## Activity
Beginning with the opening line, set down each line of the material below exactly, stopping once the line with "buffer | 11 | 3.18" is done.

## Records for this exercise
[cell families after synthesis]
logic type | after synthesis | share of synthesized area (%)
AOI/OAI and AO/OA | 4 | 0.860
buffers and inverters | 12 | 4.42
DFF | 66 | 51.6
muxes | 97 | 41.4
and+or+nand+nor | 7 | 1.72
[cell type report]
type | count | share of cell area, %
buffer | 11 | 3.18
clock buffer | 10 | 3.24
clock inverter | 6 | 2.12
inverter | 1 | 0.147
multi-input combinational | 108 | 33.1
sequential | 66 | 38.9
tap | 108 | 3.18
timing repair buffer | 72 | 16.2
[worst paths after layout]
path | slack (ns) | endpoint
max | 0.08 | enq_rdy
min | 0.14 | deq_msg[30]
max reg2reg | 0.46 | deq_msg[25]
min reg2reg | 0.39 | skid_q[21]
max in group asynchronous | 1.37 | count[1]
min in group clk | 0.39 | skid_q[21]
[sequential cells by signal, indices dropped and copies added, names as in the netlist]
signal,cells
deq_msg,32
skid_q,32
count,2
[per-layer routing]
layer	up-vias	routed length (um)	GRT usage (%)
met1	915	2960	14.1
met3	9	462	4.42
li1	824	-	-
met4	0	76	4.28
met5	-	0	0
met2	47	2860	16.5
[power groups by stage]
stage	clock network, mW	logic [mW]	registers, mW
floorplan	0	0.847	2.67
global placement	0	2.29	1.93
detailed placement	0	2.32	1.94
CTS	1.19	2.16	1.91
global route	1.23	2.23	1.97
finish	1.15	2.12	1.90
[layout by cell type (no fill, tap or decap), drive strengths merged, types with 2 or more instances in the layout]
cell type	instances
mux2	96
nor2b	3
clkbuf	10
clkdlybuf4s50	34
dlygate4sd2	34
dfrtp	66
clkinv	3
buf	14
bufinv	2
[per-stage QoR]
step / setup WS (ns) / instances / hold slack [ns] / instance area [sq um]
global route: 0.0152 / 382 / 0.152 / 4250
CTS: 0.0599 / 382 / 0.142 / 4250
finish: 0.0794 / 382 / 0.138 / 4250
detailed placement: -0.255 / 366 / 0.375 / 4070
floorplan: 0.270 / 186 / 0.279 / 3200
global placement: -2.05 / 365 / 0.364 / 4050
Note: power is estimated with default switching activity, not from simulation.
### config.mk
export PLATFORM = sky130hd
export DESIGN_NAME = booth_multiplier_ctrl
export DESIGN_NICKNAME = d
export VERILOG_FILES = /design/src/rtl/booth_multiplier_ctrl.sv
export SDC_FILE = /design/constraint.sdc
export NUM_CORES = 1
export LEC_CHECK = 0
export BUFFER_PORTS_ARGS = -buffer_cell sky130_fd_sc_hd__buf_2
export CORE_MARGIN = 5
export CORE_UTILIZATION = 52
export CTS_CLUSTER_DIAMETER = 200
export DETAILED_ROUTE_END_ITERATION = 16
export GPL_ROUTABILITY_DRIVEN = 0
export PLACE_DENSITY = 0.94
export SLEW_MARGIN = 40
export SYNTH_ARGS = -nofsm -noshare
export SYNTH_HDL_FRONTEND = slang
export SYNTH_SLANG_ARGS = --single-unit
export TNS_END_PERCENT = 50
### constraint.sdc
create_clock -name clk -period 3.9 [get_ports clk]
set_clock_uncertainty 0.2 [all_clocks]
set_input_delay 0.78 -clock clk [delete_from_list [all_inputs] [get_ports clk]]
set_output_delay 0.78 -clock clk [all_outputs]
set_load 0.1 [all_outputs]
### src/rtl/booth_multiplier_ctrl.sv
// booth_multiplier_ctrl
// Sequential radix-2 Booth multiplier, signed WIDTH x WIDTH -> 2*WIDTH.
// Drives an external combinational multiplier_adder every cycle, takes its
// result back on add_out and performs the arithmetic right shift of {A,Q,Q_1}.
//
// Ports:
//   clk, reset            single clock, synchronous active-high reset
//   start                 operation request, sampled only in IDLE
//   multiplicand (M)      signed operand, captured on accepted start
//   multiplier   (Q)      signed operand, captured on accepted start
//   busy                  high while the iteration loop runs (32 cycles)
//   done                  one-cycle pulse, product valid
//   product               signed result register, held until next completion
//   add_a / add_b         adder operands: accumulator A and multiplicand M
//   add_sel0 / add_sel1   adder op select (combinational): sel1=0 pass a,
//                         sel1=1 & sel0=1 add, sel1=1 & sel0=0 subtract
//   add_out               adder result (combinational from add_a/add_b/sels)

module booth_multiplier_ctrl #(
    parameter int unsigned WIDTH = 32,
    parameter int unsigned CNT_W = 6
) (
    input  logic                 clk,
    input  logic                 reset,
    input  logic                 start,
    input  logic [WIDTH-1:0]     multiplicand,
    input  logic [WIDTH-1:0]     multiplier,
    output logic                 busy,
    output logic                 done,
    output logic [2*WIDTH-1:0]   product,
    output logic [WIDTH-1:0]     add_a,
    output logic [WIDTH-1:0]     add_b,
    output logic                 add_sel0,
    output logic                 add_sel1,
    input  logic [WIDTH-1:0]     add_out
);

    localparam int unsigned PROD_W = 2 * WIDTH;
    localparam logic [CNT_W-1:0] LAST_CNT = CNT_W'(WIDTH - 1);

    typedef enum logic [1:0] {
        ST_IDLE = 2'd0,
        ST_CALC = 2'd1,
        ST_DONE = 2'd2
    } state_e;

    state_e              state_q, state_d;
    logic [WIDTH-1:0]    a_q, a_d;
    logic [WIDTH-1:0]    q_q, q_d;
    logic                q1_q, q1_d;
    logic [WIDTH-1:0]    m_q, m_d;
    logic [CNT_W-1:0]    count_q, count_d;
    logic [PROD_W-1:0]   product_q, product_d;
    logic                busy_q, busy_d;
    logic                done_q, done_d;

    logic                a_msb;
    logic                m_msb;
    logic                r_msb;
    logic                add_ovf;
    logic                sub_ovf;
    logic                shift_sign;
    logic [WIDTH-1:0]    a_shift;
    logic [WIDTH-1:0]    q_shift;
    logic                q1_shift;

    assign add_a   = a_q;
    assign add_b   = m_q;
    assign busy    = busy_q;
    assign done    = done_q;
    assign product = product_q;

    // Booth pair decode {Q[0],Q_1} -> adder operation, only active in CALC
    always_comb begin
        add_sel0 = 1'b0;
        add_sel1 = 1'b0;
        if (state_q == ST_CALC) begin
            case ({q_q[0], q1_q})
                2'b01: begin
                    add_sel1 = 1'b1;
                    add_sel0 = 1'b1;
                end
                2'b10: begin
                    add_sel1 = 1'b1;
                    add_sel0 = 1'b0;
                end
                default: begin
                    add_sel1 = 1'b0;
                    add_sel0 = 1'b0;
                end
            endcase
        end
    end

    // Shift-in bit is the sign of the exact (WIDTH+1)-bit sum/difference,
    // recovered from the truncated adder result via the overflow flag.
    always_comb begin
        a_msb   = a_q[WIDTH-1];
        m_msb   = m_q[WIDTH-1];
        r_msb   = add_out[WIDTH-1];
        add_ovf = (a_msb == m_msb) && (r_msb != a_msb);
        sub_ovf = (a_msb != m_msb) && (r_msb != a_msb);
        shift_sign = a_msb;
        if (add_sel1) begin
            shift_sign = add_sel0 ? (r_msb ^ add_ovf) : (r_msb ^ sub_ovf);
        end
        a_shift  = {shift_sign, add_out[WIDTH-1:1]};
        q_shift  = {add_out[0], q_q[WIDTH-1:1]};
        q1_shift = q_q[0];
    end

    // Next-state and register-input logic
    always_comb begin
        state_d   = state_q;
        a_d       = a_q;
        q_d       = q_q;
        q1_d      = q1_q;
        m_d       = m_q;
        count_d   = count_q;
        product_d = product_q;
        busy_d    = 1'b0;
        done_d    = 1'b0;

        case (state_q)
            ST_IDLE: begin
                if (start) begin
                    m_d     = multiplicand;
                    q_d     = multiplier;
                    a_d     = '0;
                    q1_d    = 1'b0;
                    count_d = '0;
                    state_d = ST_CALC;
                    busy_d  = 1'b1;
                end
            end
            ST_CALC: begin
                a_d     = a_shift;
                q_d     = q_shift;
                q1_d    = q1_shift;
                count_d = count_q + CNT_W'(1);
                if (count_q == LAST_CNT) begin
                    product_d = {a_shift, q_shift};
                    done_d    = 1'b1;
                    state_d   = ST_DONE;
                end else begin
                    busy_d = 1'b1;
                end
            end
            ST_DONE: begin
                state_d = ST_IDLE;
            end
            default: begin
                state_d = ST_IDLE;
            end
        endcase
    end

    // State registers with synchronous reset
    always_ff @(posedge clk) begin
        if (reset) begin
            state_q   <= ST_IDLE;
            a_q       <= '0;
            q_q       <= '0;
            q1_q      <= 1'b0;
            m_q       <= '0;
            count_q   <= '0;
            product_q <= '0;
            busy_q    <= 1'b0;
            done_q    <= 1'b0;
        end else begin
            state_q   <= state_d;
            a_q       <= a_d;
            q_q       <= q_d;
            q1_q      <= q1_d;
            m_q       <= m_d;
            count_q   <= count_d;
            product_q <= product_d;
            busy_q    <= busy_d;
            done_q    <= done_d;
        end
    end

endmodule
### src/rtl/posit_lane_diff.sv
// rtl/posit_lane_diff.sv - one lane: absolute distance between two posit bit patterns
// and the over-tolerance flag.
module posit_lane_diff
   import posit_err_pkg::*;
#(
   parameter int N   = 8,
   parameter int TOL = 0
)(
   input  logic [N-1:0] act_i,
   input  logic [N-1:0] exp_i,
   output logic [N-1:0] diff_o,
   output logic         err_o
);

   localparam logic [32:0] TOL_U = 33'(TOL);

   assign diff_o = (exp_i >= act_i) ? (exp_i - act_i) : (act_i - exp_i);
   assign err_o  = 33'(diff_o) > TOL_U;

endmodule

### src/rtl/posit_err_monitor.sv
// rtl/posit_err_monitor.sv - two-stage posit result checker with saturating run statistics.
// Optional diff histogram output enabled by defining POSIT_ERR_HIST_EN.
module posit_err_monitor
   import posit_err_pkg::*;
#(
   parameter int N     = 8,
   parameter int LANES = 1,
   parameter int CNT_W = 32,
   parameter int TOL   = 0
)(
   input  logic                 clk,
   input  logic                 rst,
   input  logic                 start,
   input  logic                 stop,
   input  logic                 in_valid,
   input  logic [LANES*N-1:0]   in_act,
   input  logic [LANES*N-1:0]   in_exp,
   output logic                 busy,
   output logic                 done,
   output logic                 err_flag,
   output logic [CNT_W-1:0]     beat_cnt,
   output logic [CNT_W-1:0]     err_cnt,
   output logic [CNT_W-1:0]     sum_diff,
   output logic [N-1:0]         max_diff,
   output logic [CNT_W-1:0]     first_err_idx,
   output logic                 first_err_vld
`ifdef POSIT_ERR_HIST_EN
  ,output logic [HIST_BINS*CNT_W-1:0] hist
`endif
);

   localparam int              SW        = ((CNT_W > N + 2) ? CNT_W : N + 2) + 1;
   localparam logic [CNT_W-1:0] CNT_MAX  = '1;
   localparam logic [SW-1:0]   CNT_MAX_W = SW'(CNT_MAX);

   function automatic logic [CNT_W-1:0] sat_add(input logic [CNT_W-1:0] a,
                                                input logic [N+1:0]     b);
      logic [SW-1:0] s;
      s = SW'(a) + SW'(b);
      return (s > CNT_MAX_W) ? CNT_MAX : s[CNT_W-1:0];
   endfunction

   state_e     state_q;
   logic [1:0] drain_q;
   logic       busy_q;
   logic       done_q;

   always_ff @(posedge clk) begin
      if (rst) begin
         state_q <= ST_IDLE;
         drain_q <= '0;
         busy_q  <= 1'b0;
         done_q  <= 1'b0;
      end else if (start) begin
         state_q <= ST_RUN;
         drain_q <= '0;
         busy_q  <= 1'b1;
         done_q  <= 1'b0;
      end else begin
         case (state_q)
            ST_RUN: if (stop) begin
               state_q <= ST_DRAIN;
               drain_q <= '0;
            end
            ST_DRAIN: if (drain_q == 2'(DRAIN_CYCLES - 1)) begin
               state_q <= ST_DONE;
               busy_q  <= 1'b0;
               done_q  <= 1'b1;
            end else begin
               drain_q <= drain_q + 2'd1;
            end
            default: ;
         endcase
      end
   end

   logic [LANES*N-1:0] diff_w;
   logic [LANES-1:0]   err_w;

   for (genvar k = 0; k < LANES; k++) begin : g_lane
      posit_lane_diff #(.N(N), .TOL(TOL)) u_lane (
         .act_i  (in_act[k*N +: N]),
         .exp_i  (in_exp[k*N +: N]),
         .diff_o (diff_w[k*N +: N]),
         .err_o  (err_w[k])
      );
   end

   // Stage 1: latch per-lane results of accepted beats.
   logic               s1_vld_q;
   logic [LANES*N-1:0] s1_diff_q;
   logic [LANES-1:0]   s1_err_q;
   logic               accept;

   assign accept = in_valid && (state_q == ST_RUN);

   always_ff @(posedge clk) begin
      if (rst) begin
         s1_vld_q  <= 1'b0;
         s1_diff_q <= '0;
         s1_err_q  <= '0;
      end else begin
         s1_vld_q <= accept;
         if (accept) begin
            s1_diff_q <= diff_w;
            s1_err_q  <= err_w;
         end
      end
   end

   logic [N+1:0] beat_sum;
   logic [N-1:0] beat_max;
   logic [N+1:0] beat_nerr;

   always_comb begin
      beat_sum  = '0;
      beat_max  = '0;
      beat_nerr = '0;
      for (int k = 0; k < LANES; k++) begin
         beat_sum  = beat_sum + {2'b00, s1_diff_q[k*N +: N]};
         beat_nerr = beat_nerr + (N+2)'(s1_err_q[k]);
         if (s1_diff_q[k*N +: N] > beat_max) beat_max = s1_diff_q[k*N +: N];
      end
   end

   // Stage 2: fold the registered beat into the run statistics.
   logic [CNT_W-1:0] beat_q, beat_d;
   logic [CNT_W-1:0] err_q, err_d;
   logic [CNT_W-1:0] sum_q, sum_d;
   logic [N-1:0]     max_q, max_d;
   logic [CNT_W-1:0] fidx_q, fidx_d;
   logic             fvld_q, fvld_d;

   always_comb begin
      beat_d = beat_q;
      err_d  = err_q;
      sum_d  = sum_q;
      max_d  = max_q;
      fidx_d = fidx_q;
      fvld_d = fvld_q;
      if (s1_vld_q) begin
         beat_d = sat_add(beat_q, (N+2)'(1));
         err_d  = sat_add(err_q, beat_nerr);
         sum_d  = sat_add(sum_q, beat_sum);
         max_d  = (beat_max > max_q) ? beat_max : max_q;
         if (|s1_err_q && !fvld_q) begin
            fidx_d = beat_q;
            fvld_d = 1'b1;
         end
      end
   end

   always_ff @(posedge clk) begin
      if (rst || start) begin
         beat_q <= '0;
         err_q  <= '0;
         sum_q  <= '0;
         max_q  <= '0;
         fidx_q <= '0;
         fvld_q <= 1'b0;
      end else begin
         beat_q <= beat_d;
         err_q  <= err_d;
         sum_q  <= sum_d;
         max_q  <= max_d;
         fidx_q <= fidx_d;
         fvld_q <= fvld_d;
      end
   end

`ifdef POSIT_ERR_HIST_EN
   logic [HIST_BINS*CNT_W-1:0]   hist_q, hist_d;
   logic [HIST_BINS-1:0][N+1:0]  bin_n;

   always_comb begin
      bin_n  = '0;
      hist_d = hist_q;
      for (int k = 0; k < LANES; k++) begin
         if (s1_diff_q[k*N +: N] > N'(2)) bin_n[3] = bin_n[3] + (N+2)'(1);
         else bin_n[s1_diff_q[k*N +: 2]] = bin_n[s1_diff_q[k*N +: 2]] + (N+2)'(1);
      end
      if (s1_vld_q) begin
         for (int b = 0; b < HIST_BINS; b++)
            hist_d[b*CNT_W +: CNT_W] = sat_add(hist_q[b*CNT_W +: CNT_W], bin_n[b]);
      end
   end

   always_ff @(posedge clk) begin
      if (rst || start) hist_q <= '0;
      else              hist_q <= hist_d;
   end

   assign hist = hist_q;
`endif

   assign busy          = busy_q;
   assign done          = done_q;
   assign beat_cnt      = beat_q;
   assign err_cnt       = err_q;
   assign sum_diff      = sum_q;
   assign max_diff      = max_q;
   assign first_err_idx = fidx_q;
   assign first_err_vld = fvld_q;
   assign err_flag      = |err_q;

endmodule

## Exercise output
[cell families after synthesis]
logic type | after synthesis | share of synthesized area (%)
AOI/OAI and AO/OA | 4 | 0.860
buffers and inverters | 12 | 4.42
DFF | 66 | 51.6
muxes | 97 | 41.4
and+or+nand+nor | 7 | 1.72
[cell type report]
type | count | share of cell area, %
buffer | 11 | 3.18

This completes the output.